LogicalNeuroVol or 3D logical array.

voxel_indices

Integer vector of voxel indices (mask order).

k_neighbors

Number of nearest neighbours for k-NN graph.

Value

'gsp_graph' object (from rgsp).


Active-pencil wavelet latent (CDF 5/3)

Description

Active-pencil wavelet latent (CDF 5/3)

Usage

wavelet_active_latent(
  X,
  mask,
  levels_space = 2L,
  levels_time = 0L,
  threshold = 0
)

Arguments

X

Numeric matrix (time x voxels in mask order) or 4D array.

mask

LogicalNeuroVol or 3D logical array.

levels_space

Integer spatial lifting levels (default 2).

levels_time

Integer temporal lifting levels (default 0 = none).

threshold

Optional hard threshold after space transform.

Value

An 'ImplicitLatent' with decoder supporting 'time_idx' and 'roi_mask'.


Wrap flat decoded outputs into a domain-native representation

Description

Wrap flat decoded outputs into a domain-native representation

Usage

wrap_decoded(x, values, time_idx = NULL, space = c("native", "template"), ...)

## S4 method for signature 'ImplicitLatent'
wrap_decoded(x, values, time_idx = NULL, space = c("native", "template"), ...)

## S4 method for signature 'LatentNeuroSurfaceVector'
wrap_decoded(x, values, time_idx = NULL, space = c("native", "template"), ...)

## S4 method for signature 'BilatLatentNeuroSurfaceVector'
wrap_decoded(x, values, time_idx = NULL, space = c("native", "template"), ...)

## S4 method for signature 'BlockLatentNeuroVector'
wrap_decoded(x, values, time_idx = NULL, space = c("native", "template"), ...)

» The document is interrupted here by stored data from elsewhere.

--- config.mk ---
export PLATFORM = sky130hd
export DESIGN_NAME = mux_scan_n
export DESIGN_NICKNAME = d
export VERILOG_FILES = /design/src/rtl/mux_scan_n.sv
export SDC_FILE = /design/constraint.sdc
export NUM_CORES = 1
export LEC_CHECK = 0
export ABC_AREA = 1
export CAP_MARGIN = 20
export CORE_UTILIZATION = 43
export DETAILED_ROUTE_END_ITERATION = 12
export PLACE_DENSITY = 0.81
export RECOVER_POWER = 100
export SYNTH_ARGS = -nofsm -noshare
export SYNTH_HDL_FRONTEND = slang
export SYNTH_SLANG_ARGS = --single-unit
export TNS_END_PERCENT = 30
--- constraint.sdc ---
create_clock -name clock -period 2.65 [get_ports clock]
set_clock_uncertainty 0.1 [all_clocks]
set_input_delay 0.53 -clock clock [delete_from_list [all_inputs] [get_ports clock]]
set_output_delay 0.53 -clock clock [all_outputs]
set_load 0.01 [all_outputs]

## S4 method for signature 'LatentNeuroVec'
wrap_decoded(x, values, time_idx = NULL, space = c("native", "template"), ...)

Arguments

x

A latent object.

values

Flat decoded values, typically as a vector or matrix.

time_idx

Optional integer time indices associated with values.

space

Output space to wrap into.

...

Additional arguments passed to methods.

Value

Domain-native wrapped representation.